Während in der ersten Hälfte des vorigen Jahrhunderts noch 50 Morgen Land und 8 Kühe für einen landwirtschaftlichen Betrieb ausreichten, waren gegen Ende des Jahrhunderts schon 200 Kühe notwendig. Um die Veränderungen zu verdeutlichen, erwähnte Budde Dreschflegel, Dreschkasten, Sensen, Selbstbinder als Beispiel früherer Produktionsmittel. Zur Veranschaulichung hatte er Bilder eines Oldtimertreffens auf dem Westerfilder Berg im Jahre 2001 mitgebracht. Heute sind Schlepper von 135 bis 300 PS im Einsatz, die mit Anschaffungskosten von über 100.000 € und ein Mehrfaches zu Buche schlagen, was für den einzelnen Betrieb, besonders wenn er als Nebenerwerbsbetrieb geführt wird, eine immense Investition ist. Auch die Unterhaltung ist nicht preiswert, ein Satz neuer Reifen kostet z.B. zwischen 10.000 und 18.000 €. Wo es sich anbietet und wenn es sich organisatorisch lösen lässt, bringt das „Geräte-Sharing“ wesentliche Vorteile. Oder man greift auf Ackergeräte von Lohnunternehmen zurück, die aber oft noch größere Maschinen einsetzen und häufig unter Zeitdruck arbeiten.
In bestimmten Bereichen sieht Budde auch Fehlentwicklungen, so kommt es durch die Förderung von Biogasanlagen zu Monokulturen im Maisanbau, wobei der große Einsatz des Rohstoffs in keinem Verhältnis steht zu dem niedrigen Produktionsergebnis steht. Budde kritisierte auch die Marktmacht der kommerziellen Fleisch- und Schlachtindustrie und der Discounter, die seiner Meinung nach nicht nur die Preise drücken und die Bauern an den Rand des Existenzminimums drängen, sondern auch für Großbetriebe in der Landwirtschaft und für nicht artgerechte Tierhaltung gesorgt haben. Kritik äußerte er auch an der Subventionspolitik der EU, bei der die großen Betriebe auch die höchste Förderung erhalten, selbst solche Unternehmen wie der Entsorger Rethmann, die sich in Sparten der Landwirtschaft durch Investitionen breitmachen.

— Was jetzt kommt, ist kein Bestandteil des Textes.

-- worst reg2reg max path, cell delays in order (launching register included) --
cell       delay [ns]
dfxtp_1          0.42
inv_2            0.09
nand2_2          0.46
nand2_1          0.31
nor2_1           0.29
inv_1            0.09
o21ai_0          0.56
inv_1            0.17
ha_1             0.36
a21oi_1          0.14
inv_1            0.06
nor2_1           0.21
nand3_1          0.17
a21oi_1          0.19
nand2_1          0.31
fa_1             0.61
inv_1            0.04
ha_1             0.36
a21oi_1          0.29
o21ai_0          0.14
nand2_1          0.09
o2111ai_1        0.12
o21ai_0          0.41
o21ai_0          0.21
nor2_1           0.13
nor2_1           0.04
## src/rtl/imem_loader.sv

```systemverilog
// Boot-time program loader: byte stream -> 32-bit instruction memory writes.
// Releases the core only after the trailing XOR checksum matches.
module imem_loader #(
    parameter int ADDR_WIDTH = 10
) (
    input  logic                  clk,
    input  logic                  rst,
    input  logic                  in_valid,
    input  logic [7:0]            in_data,
    output logic                  in_ready,
    input  logic                  reload,
    output logic                  im_we,
    output logic [ADDR_WIDTH-1:0] im_addr,
    output logic [31:0]           im_wdata,
    output logic                  cpu_run,
    output logic                  busy,
    output logic                  error,
    output logic [ADDR_WIDTH:0]   words_loaded
);

    typedef enum logic [2:0] {
        S_HDR_LO,
        S_HDR_HI,
        S_DATA,
        S_CSUM,
        S_DONE,
        S_ERR
    } state_t;

    localparam logic [16:0] CAP = 17'd1 << ADDR_WIDTH;

    state_t                r_state;
    state_t                w_next;
    logic [15:0]           r_n;
    logic [7:0]            r_csum;
    logic [1:0]            r_bcnt;
    logic [ADDR_WIDTH:0]   r_widx;
    logic [ADDR_WIDTH:0]   r_words;
    logic [31:0]           r_wdata;
    logic                  r_we;
    logic [ADDR_WIDTH-1:0] r_addr;
    logic                  r_run;
    logic                  r_busy;
    logic                  r_err;

    logic                  w_ready;
    logic                  w_acc;
    logic [16:0]           w_hdr_n;
    logic                  w_last;
    logic                  w_restart;

    assign w_ready   = (r_state != S_DONE) && (r_state != S_ERR);
    assign w_acc     = in_valid && w_ready;
    assign w_hdr_n   = {1'b0, in_data, r_n[7:0]};
    // Decided on the 4th byte so a checksum byte arriving during the
    // write-strobe cycle is already treated as the checksum.
    assign w_last    = (17'(r_widx) + 17'd1) == {1'b0, r_n};
    assign w_restart = reload && !w_ready;

    // Next-state decode
    always_comb begin
        w_next = r_state;
        unique case (r_state)
            S_HDR_LO: if (w_acc) w_next = S_HDR_HI;
            S_HDR_HI: begin
                if (w_acc) begin
                    if (w_hdr_n > CAP)       w_next = S_ERR;
                    else if (w_hdr_n == '0)  w_next = S_CSUM;
                    else                     w_next = S_DATA;
                end
            end
            S_DATA: if (w_acc && r_bcnt == 2'd3 && w_last) w_next = S_CSUM;
            S_CSUM: begin
                if (w_acc) w_next = (in_data == r_csum) ? S_DONE : S_ERR;
            end
            S_DONE: if (reload) w_next = S_HDR_LO;
            S_ERR:  if (reload) w_next = S_HDR_LO;
            default: w_next = S_HDR_LO;
        endcase
    end

    // State register with status flags registered alongside it
    always_ff @(posedge clk or negedge rst) begin
        if (!rst) begin
            r_state <= S_HDR_LO;
            r_run   <= 1'b0;
            r_busy  <= 1'b1;
            r_err   <= 1'b0;
        end else begin
            r_state <= w_next;
            r_run   <= (w_next == S_DONE);
            r_err   <= (w_next == S_ERR);
            r_busy  <= (w_next != S_DONE) && (w_next != S_ERR);
        end
    end

    // Header capture, word assembly, write strobe and counters
    always_ff @(posedge clk or negedge rst) begin
        if (!rst) begin
            r_n     <= '0;
            r_csum  <= '0;
            r_bcnt  <= '0;
            r_widx  <= '0;
            r_words <= '0;
            r_wdata <= '0;
            r_we    <= 1'b0;
            r_addr  <= '0;
        end else begin
            r_we <= 1'b0;
            if (r_we) begin
                r_widx  <= r_widx + 1'b1;
                r_words <= r_words + 1'b1;
            end
            if (w_restart) begin
                r_csum  <= '0;
                r_bcnt  <= '0;
                r_widx  <= '0;
                r_words <= '0;
            end
            if (w_acc) begin
                unique case (r_state)
                    S_HDR_LO: begin
                        r_n[7:0] <= in_data;
                        r_csum   <= r_csum ^ in_data;
                    end
                    S_HDR_HI: begin
                        r_n[15:8] <= in_data;
                        r_csum    <= r_csum ^ in_data;
                    end
                    S_DATA: begin
                        r_wdata[8*r_bcnt +: 8] <= in_data;
                        r_csum <= r_csum ^ in_data;
                        r_bcnt <= r_bcnt + 2'd1;
                        if (r_bcnt == 2'd3) begin
                            r_we   <= 1'b1;
                            r_addr <= r_widx[ADDR_WIDTH-1:0];
                        end
                    end
                    default: ;
                endcase
            end
        end
    end

    assign in_ready     = w_ready;
    assign im_we        = r_we;
    assign im_addr      = r_addr;
    assign im_wdata     = r_wdata;
    assign cpu_run      = r_run;
    assign busy         = r_busy;
    assign error        = r_err;
    assign words_loaded = r_words;

endmodule

```
`src/rtl/dmem_pkg.sv`:
```
// Shared encodings for the sized data memory: access-size codes, FSM states
// and the byte-offset to byte-lane mapping used by both endianness modes.
package dmem_pkg;

  localparam logic [1:0] SIZE_BYTE = 2'b00;
  localparam logic [1:0] SIZE_HALF = 2'b01;
  localparam logic [1:0] SIZE_WORD = 2'b10;
  localparam logic [1:0] SIZE_ILL  = 2'b11;

  typedef enum logic [1:0] {
    ST_IDLE = 2'b00,
    ST_WAIT = 2'b01,
    ST_RESP = 2'b10
  } state_t;

  // Lane 3 holds word bits [31:24]; big-endian puts byte offset 0 there.
  function automatic logic [1:0] lane_of(input logic [1:0] offset, input logic big_endian);
    logic [1:0] lane;
    if (big_endian) begin
      lane = 2'd3 - offset;
    end else begin
      lane = offset;
    end
    return lane;
  endfunction

endpackage

```
`src/rtl/mem_lane_align.sv`:
```
// Combinational lane steering: turns size/offset into byte enables and
// lane-positioned store data, and pulls a byte/half/word out of a read word
// with sign or zero extension.
module mem_lane_align
  import dmem_pkg::*;
#(
  parameter bit BIG_ENDIAN = 1'b1
) (
  input  logic [1:0]  size,
  input  logic [1:0]  offset,
  input  logic        is_unsigned,
  input  logic [31:0] wdata,
  input  logic [31:0] rword,
  output logic [3:0]  byte_en,
  output logic [31:0] wdata_lanes,
  output logic [31:0] rdata_ext
);

  logic [1:0]  byte_lane_s;
  logic [4:0]  byte_shift_s;
  logic [7:0]  rbyte_s;
  logic        half_upper_s;
  logic [15:0] rhalf_s;

  assign byte_lane_s  = lane_of(offset, BIG_ENDIAN);
  assign byte_shift_s = {byte_lane_s, 3'b000};
  assign rbyte_s      = rword[byte_shift_s +: 8];

  // A half at offset 0 sits in the upper 16 bits for big-endian, lower for little-endian.
  assign half_upper_s = BIG_ENDIAN ? ~offset[1] : offset[1];
  assign rhalf_s      = half_upper_s ? rword[31:16] : rword[15:0];

  // Per-size enables, store positioning and load extension.
  always_comb begin
    byte_en     = 4'b0000;
    wdata_lanes = 32'd0;
    rdata_ext   = 32'd0;
    case (size)
      SIZE_BYTE: begin
        byte_en     = 4'b0001 << byte_lane_s;
        wdata_lanes = {24'd0, wdata[7:0]} << byte_shift_s;
        if (is_unsigned) begin
          rdata_ext = {24'd0, rbyte_s};
        end else begin
          rdata_ext = {{24{rbyte_s[7]}}, rbyte_s};
        end
      end
      SIZE_HALF: begin
        if (half_upper_s) begin
          byte_en     = 4'b1100;
          wdata_lanes = {wdata[15:0], 16'd0};
        end else begin
          byte_en     = 4'b0011;
          wdata_lanes = {16'd0, wdata[15:0]};
        end
        if (is_unsigned) begin
          rdata_ext = {16'd0, rhalf_s};
        end else begin
          rdata_ext = {{16{rhalf_s[15]}}, rhalf_s};
        end
      end
      SIZE_WORD: begin
        byte_en     = 4'b1111;
        wdata_lanes = wdata;
        rdata_ext   = rword;
      end
      default: begin
        byte_en     = 4'b0000;
        wdata_lanes = 32'd0;
        rdata_ext   = 32'd0;
      end
    endcase
  end

endmodule

```
`src/rtl/sized_data_memory.sv`:
```
// Byte-addressed data memory with byte/half/word accesses behind a
// valid/ready request and a one-cycle response strobe after LATENCY cycles.
// Misaligned, out-of-range and illegal-size accesses fault without side effects.
module sized_data_memory
  import dmem_pkg::*;
#(
  parameter int ADDR_WIDTH = 8,
  parameter int LATENCY    = 1,
  parameter bit BIG_ENDIAN = 1'b1
) (
  input  logic        clk,
  input  logic        rst,
  input  logic        req_valid,
  output logic        req_ready,
  input  logic        req_write,
  input  logic [1:0]  req_size,
  input  logic        req_unsigned,
  input  logic [31:0] req_addr,
  input  logic [31:0] req_wdata,
  output logic        resp_valid,
  output logic [31:0] resp_rdata,
  output logic        resp_fault
);

  localparam int         DEPTH        = 2 ** ADDR_WIDTH;
  localparam logic [3:0] CNT_LOAD     = 4'(LATENCY - 1);
  localparam logic       SINGLE_CYCLE = (LATENCY == 1) ? 1'b1 : 1'b0;

  logic [7:0]  mem_r [DEPTH];

  state_t      state_r;
  logic [3:0]  cnt_r;
  logic        req_ready_r;
  logic        resp_valid_r;
  logic [31:0] resp_rdata_r;
  logic        resp_fault_r;

  logic        write_r;
  logic [1:0]  size_r;
  logic        unsigned_r;
  logic [31:0] addr_r;
  logic [31:0] wdata_r;

  logic        op_write_s;
  logic [1:0]  op_size_s;
  logic        op_unsigned_s;
  logic [31:0] op_addr_s;
  logic [31:0] op_wdata_s;

  logic        accept_s;
  logic        enter_resp_s;
  logic        misaligned_s;
  logic        out_of_range_s;
  logic        fault_s;
  logic        commit_s;
  logic [ADDR_WIDTH-1:0] word_base_s;
  logic [7:0]  rbyte_s [4];
  logic [31:0] rword_s;
  logic [3:0]  byte_en_s;
  logic [31:0] wdata_lanes_s;
  logic [31:0] rdata_ext_s;
  logic [31:0] load_data_s;

  assign accept_s   = req_valid & req_ready_r;
  assign req_ready  = req_ready_r;
  assign resp_valid = resp_valid_r;
  assign resp_rdata = resp_rdata_r;
  assign resp_fault = resp_fault_r;

  // With LATENCY=1 the access completes on the accept edge, so it works from the live request.
  always_comb begin
    if (state_r == ST_IDLE) begin
      op_write_s    = req_write;
      op_size_s     = req_size;
      op_unsigned_s = req_unsigned;
      op_addr_s     = req_addr;
      op_wdata_s    = req_wdata;
    end else begin
      op_write_s    = write_r;
      op_size_s     = size_r;
      op_unsigned_s = unsigned_r;
      op_addr_s     = addr_r;
      op_wdata_s    = wdata_r;
    end
  end

  // Alignment check for the access in flight.
  always_comb begin
    misaligned_s = 1'b0;
    case (op_size_s)
      SIZE_HALF: misaligned_s = op_addr_s[0];
      SIZE_WORD: misaligned_s = |op_addr_s[1:0];
      default:   misaligned_s = 1'b0;
    endcase
  end

  // No wrap-around: any address bit above the array depth is a fault.
  assign out_of_range_s = (op_addr_s >> ADDR_WIDTH) != 32'd0;
  assign fault_s        = misaligned_s | out_of_range_s | (op_size_s == SIZE_ILL);

  // The edge entering RESP is where stores commit and loads sample.
  always_comb begin
    enter_resp_s = 1'b0;
    case (state_r)
      ST_IDLE: enter_resp_s = accept_s & SINGLE_CYCLE;
      ST_WAIT: enter_resp_s = (cnt_r == 4'd1);
      default: enter_resp_s = 1'b0;
    endcase
  end

  assign commit_s    = enter_resp_s & op_write_s & ~fault_s;
  assign word_base_s = {op_addr_s[ADDR_WIDTH-1:2], 2'b00};

  // Gather the four bytes of the addressed word, ordered by offset.
  always_comb begin
    for (int k = 0; k < 4; k++) begin
      rbyte_s[k] = mem_r[word_base_s | ADDR_WIDTH'(k)];
    end
  end

  assign rword_s = BIG_ENDIAN ? {rbyte_s[0], rbyte_s[1], rbyte_s[2], rbyte_s[3]}
                              : {rbyte_s[3], rbyte_s[2], rbyte_s[1], rbyte_s[0]};

  mem_lane_align #(
    .BIG_ENDIAN(BIG_ENDIAN)
  ) u_lane_align (
    .size        (op_size_s),
    .offset      (op_addr_s[1:0]),
    .is_unsigned (op_unsigned_s),
    .wdata       (op_wdata_s),
    .rword       (rword_s),
    .byte_en     (byte_en_s),
    .wdata_lanes (wdata_lanes_s),
    .rdata_ext   (rdata_ext_s)
  );

  // Stores and faults return zero data.
  always_comb begin
    if (op_write_s || fault_s) begin
      load_data_s = 32'd0;
    end else begin
      load_data_s = rdata_ext_s;
    end
  end

  // Byte array write; contents deliberately survive reset.
  always_ff @(posedge clk) begin
    if (commit_s) begin
      for (int k = 0; k < 4; k++) begin
        if (byte_en_s[lane_of(2'(k), BIG_ENDIAN)]) begin
          mem_r[word_base_s | ADDR_WIDTH'(k)] <= wdata_lanes_s[{lane_of(2'(k), BIG_ENDIAN), 3'b000} +: 8];
        end
      end
    end
  end

  // Request FSM, latency counter, request capture and registered response.
  always_ff @(posedge clk or posedge rst) begin
    if (rst) begin
      state_r      <= ST_IDLE;
      cnt_r        <= 4'd0;
      req_ready_r  <= 1'b1;
      resp_valid_r <= 1'b0;
      resp_rdata_r <= 32'd0;
      resp_fault_r <= 1'b0;
      write_r      <= 1'b0;
      size_r       <= SIZE_BYTE;
      unsigned_r   <= 1'b0;
      addr_r       <= 32'd0;
      wdata_r      <= 32'd0;
    end else begin
      case (state_r)
        ST_IDLE: begin
          resp_valid_r <= 1'b0;
          resp_rdata_r <= 32'd0;
          resp_fault_r <= 1'b0;
          if (accept_s) begin
            write_r     <= req_write;
            size_r      <= req_size;
            unsigned_r  <= req_unsigned;
            addr_r      <= req_addr;
            wdata_r     <= req_wdata;
            req_ready_r <= 1'b0;
            if (enter_resp_s) begin
              state_r      <= ST_RESP;
              resp_valid_r <= 1'b1;
              resp_rdata_r <= load_data_s;
              resp_fault_r <= fault_s;
            end else begin
              state_r <= ST_WAIT;
              cnt_r   <= CNT_LOAD;
            end
          end
        end
        ST_WAIT: begin
          if (enter_resp_s) begin
            state_r      <= ST_RESP;
            resp_valid_r <= 1'b1;
            resp_rdata_r <= load_data_s;
            resp_fault_r <= fault_s;
          end else begin
            cnt_r <= cnt_r - 4'd1;
          end
        end
        ST_RESP: begin
          state_r      <= ST_IDLE;
          req_ready_r  <= 1'b1;
          resp_valid_r <= 1'b0;
          resp_rdata_r <= 32'd0;
          resp_fault_r <= 1'b0;
        end
        default: begin
          state_r      <= ST_IDLE;
          req_ready_r  <= 1'b1;
          resp_valid_r <= 1'b0;
          resp_rdata_r <= 32'd0;
          resp_fault_r <= 1'b0;
        end
      endcase
    end
  end

endmodule
```
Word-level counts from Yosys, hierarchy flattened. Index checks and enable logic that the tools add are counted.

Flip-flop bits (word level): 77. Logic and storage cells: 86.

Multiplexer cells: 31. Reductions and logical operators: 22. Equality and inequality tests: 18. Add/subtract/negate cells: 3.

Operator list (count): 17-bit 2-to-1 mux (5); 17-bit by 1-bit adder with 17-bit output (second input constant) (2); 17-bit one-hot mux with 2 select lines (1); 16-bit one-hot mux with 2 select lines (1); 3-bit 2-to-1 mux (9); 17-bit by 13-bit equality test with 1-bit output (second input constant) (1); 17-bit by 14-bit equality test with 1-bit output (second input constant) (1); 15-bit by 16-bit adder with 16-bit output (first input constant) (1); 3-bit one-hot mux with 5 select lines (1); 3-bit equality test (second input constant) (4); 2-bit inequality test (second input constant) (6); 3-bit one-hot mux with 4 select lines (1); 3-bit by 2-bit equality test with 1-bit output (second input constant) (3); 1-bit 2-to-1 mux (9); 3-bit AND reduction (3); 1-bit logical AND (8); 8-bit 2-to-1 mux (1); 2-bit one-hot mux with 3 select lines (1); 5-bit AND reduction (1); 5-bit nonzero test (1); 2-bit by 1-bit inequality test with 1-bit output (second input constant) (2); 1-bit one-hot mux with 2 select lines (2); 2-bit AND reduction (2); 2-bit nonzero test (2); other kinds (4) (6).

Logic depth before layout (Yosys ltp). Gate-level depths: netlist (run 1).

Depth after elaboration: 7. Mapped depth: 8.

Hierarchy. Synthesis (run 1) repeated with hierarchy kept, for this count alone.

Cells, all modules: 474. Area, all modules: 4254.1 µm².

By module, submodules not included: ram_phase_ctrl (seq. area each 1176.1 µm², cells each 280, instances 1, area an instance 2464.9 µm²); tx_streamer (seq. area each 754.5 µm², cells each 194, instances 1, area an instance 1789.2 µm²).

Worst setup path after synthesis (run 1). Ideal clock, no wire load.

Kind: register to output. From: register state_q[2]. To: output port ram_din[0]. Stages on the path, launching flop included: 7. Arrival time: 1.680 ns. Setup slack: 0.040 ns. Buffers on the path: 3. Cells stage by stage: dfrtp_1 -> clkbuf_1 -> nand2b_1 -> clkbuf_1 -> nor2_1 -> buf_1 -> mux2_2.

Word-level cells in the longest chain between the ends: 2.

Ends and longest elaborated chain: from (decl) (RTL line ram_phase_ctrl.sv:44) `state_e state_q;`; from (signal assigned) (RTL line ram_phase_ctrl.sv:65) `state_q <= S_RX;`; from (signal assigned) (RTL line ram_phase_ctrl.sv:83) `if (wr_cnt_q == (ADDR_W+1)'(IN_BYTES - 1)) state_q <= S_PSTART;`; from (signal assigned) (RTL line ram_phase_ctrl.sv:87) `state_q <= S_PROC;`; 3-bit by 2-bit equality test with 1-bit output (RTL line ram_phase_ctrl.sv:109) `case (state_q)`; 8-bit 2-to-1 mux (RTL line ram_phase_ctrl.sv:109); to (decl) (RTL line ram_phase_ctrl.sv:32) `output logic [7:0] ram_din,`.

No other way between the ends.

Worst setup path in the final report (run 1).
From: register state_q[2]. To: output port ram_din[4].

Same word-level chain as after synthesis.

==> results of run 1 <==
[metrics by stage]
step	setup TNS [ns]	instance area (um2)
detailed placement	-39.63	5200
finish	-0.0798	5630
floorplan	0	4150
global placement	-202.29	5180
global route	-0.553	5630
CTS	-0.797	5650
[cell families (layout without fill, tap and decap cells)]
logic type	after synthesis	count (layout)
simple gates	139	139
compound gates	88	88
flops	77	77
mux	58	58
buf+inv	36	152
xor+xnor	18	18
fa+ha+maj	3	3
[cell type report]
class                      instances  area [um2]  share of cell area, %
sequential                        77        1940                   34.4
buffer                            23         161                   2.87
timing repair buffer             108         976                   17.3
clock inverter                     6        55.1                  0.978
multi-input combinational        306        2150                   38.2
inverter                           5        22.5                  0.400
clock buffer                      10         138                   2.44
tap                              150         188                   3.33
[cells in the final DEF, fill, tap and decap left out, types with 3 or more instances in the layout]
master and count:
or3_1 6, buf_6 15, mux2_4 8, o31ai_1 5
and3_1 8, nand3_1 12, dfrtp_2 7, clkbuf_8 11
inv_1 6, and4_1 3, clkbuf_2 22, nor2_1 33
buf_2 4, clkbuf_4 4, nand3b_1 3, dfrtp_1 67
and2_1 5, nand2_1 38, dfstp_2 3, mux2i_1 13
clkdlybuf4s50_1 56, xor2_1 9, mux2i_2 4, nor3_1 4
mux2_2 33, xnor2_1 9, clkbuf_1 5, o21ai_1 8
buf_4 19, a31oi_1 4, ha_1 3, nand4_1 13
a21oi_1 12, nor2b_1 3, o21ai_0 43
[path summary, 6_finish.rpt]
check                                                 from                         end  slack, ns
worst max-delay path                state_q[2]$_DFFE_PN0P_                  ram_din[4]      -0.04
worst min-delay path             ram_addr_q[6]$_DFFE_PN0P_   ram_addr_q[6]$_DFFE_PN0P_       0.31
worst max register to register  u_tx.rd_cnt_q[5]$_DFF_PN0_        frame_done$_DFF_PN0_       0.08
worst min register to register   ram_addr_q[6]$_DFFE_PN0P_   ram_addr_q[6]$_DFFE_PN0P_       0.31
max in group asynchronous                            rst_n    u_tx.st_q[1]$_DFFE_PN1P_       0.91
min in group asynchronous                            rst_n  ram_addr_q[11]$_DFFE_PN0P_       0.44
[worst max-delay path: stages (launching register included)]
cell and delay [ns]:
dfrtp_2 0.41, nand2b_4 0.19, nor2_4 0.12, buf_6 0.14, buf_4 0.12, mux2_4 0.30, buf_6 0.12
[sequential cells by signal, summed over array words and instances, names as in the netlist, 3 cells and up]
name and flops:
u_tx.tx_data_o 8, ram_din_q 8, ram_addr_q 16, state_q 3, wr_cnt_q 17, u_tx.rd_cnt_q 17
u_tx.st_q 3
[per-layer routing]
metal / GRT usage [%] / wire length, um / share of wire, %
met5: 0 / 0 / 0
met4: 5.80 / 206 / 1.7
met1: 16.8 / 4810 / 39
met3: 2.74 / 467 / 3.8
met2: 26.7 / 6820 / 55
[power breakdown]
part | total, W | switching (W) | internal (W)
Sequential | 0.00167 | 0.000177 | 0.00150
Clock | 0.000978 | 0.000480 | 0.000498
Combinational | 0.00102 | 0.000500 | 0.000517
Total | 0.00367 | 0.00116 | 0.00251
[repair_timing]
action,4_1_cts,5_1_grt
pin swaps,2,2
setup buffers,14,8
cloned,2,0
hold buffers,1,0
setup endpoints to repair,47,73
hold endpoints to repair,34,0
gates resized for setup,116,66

Der in letzter Zeit zunehmenden Ackerrandstreifenbegrünung steht Bude durchaus positiv gegenüber, beklagte aber kontraproduktive Strömungen wie die Verwandlung der Vorgärten in Steinwüsten. Oder das rücksichtslose Verhalten der Hundebesitzer, die die Randstreifen als Hundeklo nutzen, ohne für die entsprechende Entsorgung zu sorgen.
In letzter Zeit stark zugenommen hat auch die wilde Müllentsorgung auf Randsteifen, Feldwegen und Ackerflächen. So fand Budde auf seinem Anwesen vor Kurzem 20 illegal abgelagerte Autoreifen.
Im Mengeder Raum hat die Zahl der landwirtschaftlichen Betriebe drastisch abgenommen, so gibt es nur noch 3 Vollerwerbsbetriebe, wenige Nebenerwerbsbetriebe, wobei sich einige von ihnen noch zusätzliche Standbeine wie Pensionspferde zugelegt haben. Das Anpachten von zusätzlich benötigten Flächen birgt auch Unsicherheiten, weil solche Verträge von den Anbietern oft nur mit relativ kurzen Befristungen von einem Jahr angeboten werden.
Obwohl die Gülleverordnung strenge Überwachung und Buchführung der abgelagerten Mengen und Flächen verlangt, gibt es Probleme. „Wenn wir maßvoll mit der Gülle umgehen, gibt es immer im Rahmen der EU noch den ‚Gülletourismus‘ z.B. aus Holland, der Probleme bringt.
Kontrovers wurde der Einsatz von Pestiziden und Unkraut- und Läusevernichtern diskutiert, wobei Budde die Ansicht vertrat, dass bei verantwortungsvollem, maßvollem Einsatz und Beachtung der „Ruhezeiten“ keine gesundheitlichen Gefahren bestünden, eine Ansicht, die nicht von allen Zuhörern geteilt wurde.
Budde schloss seinen Vortrag mit einer humorvollen Geschichte mit Seitenhieben auf Politik, Verwaltung und Kapitalismus.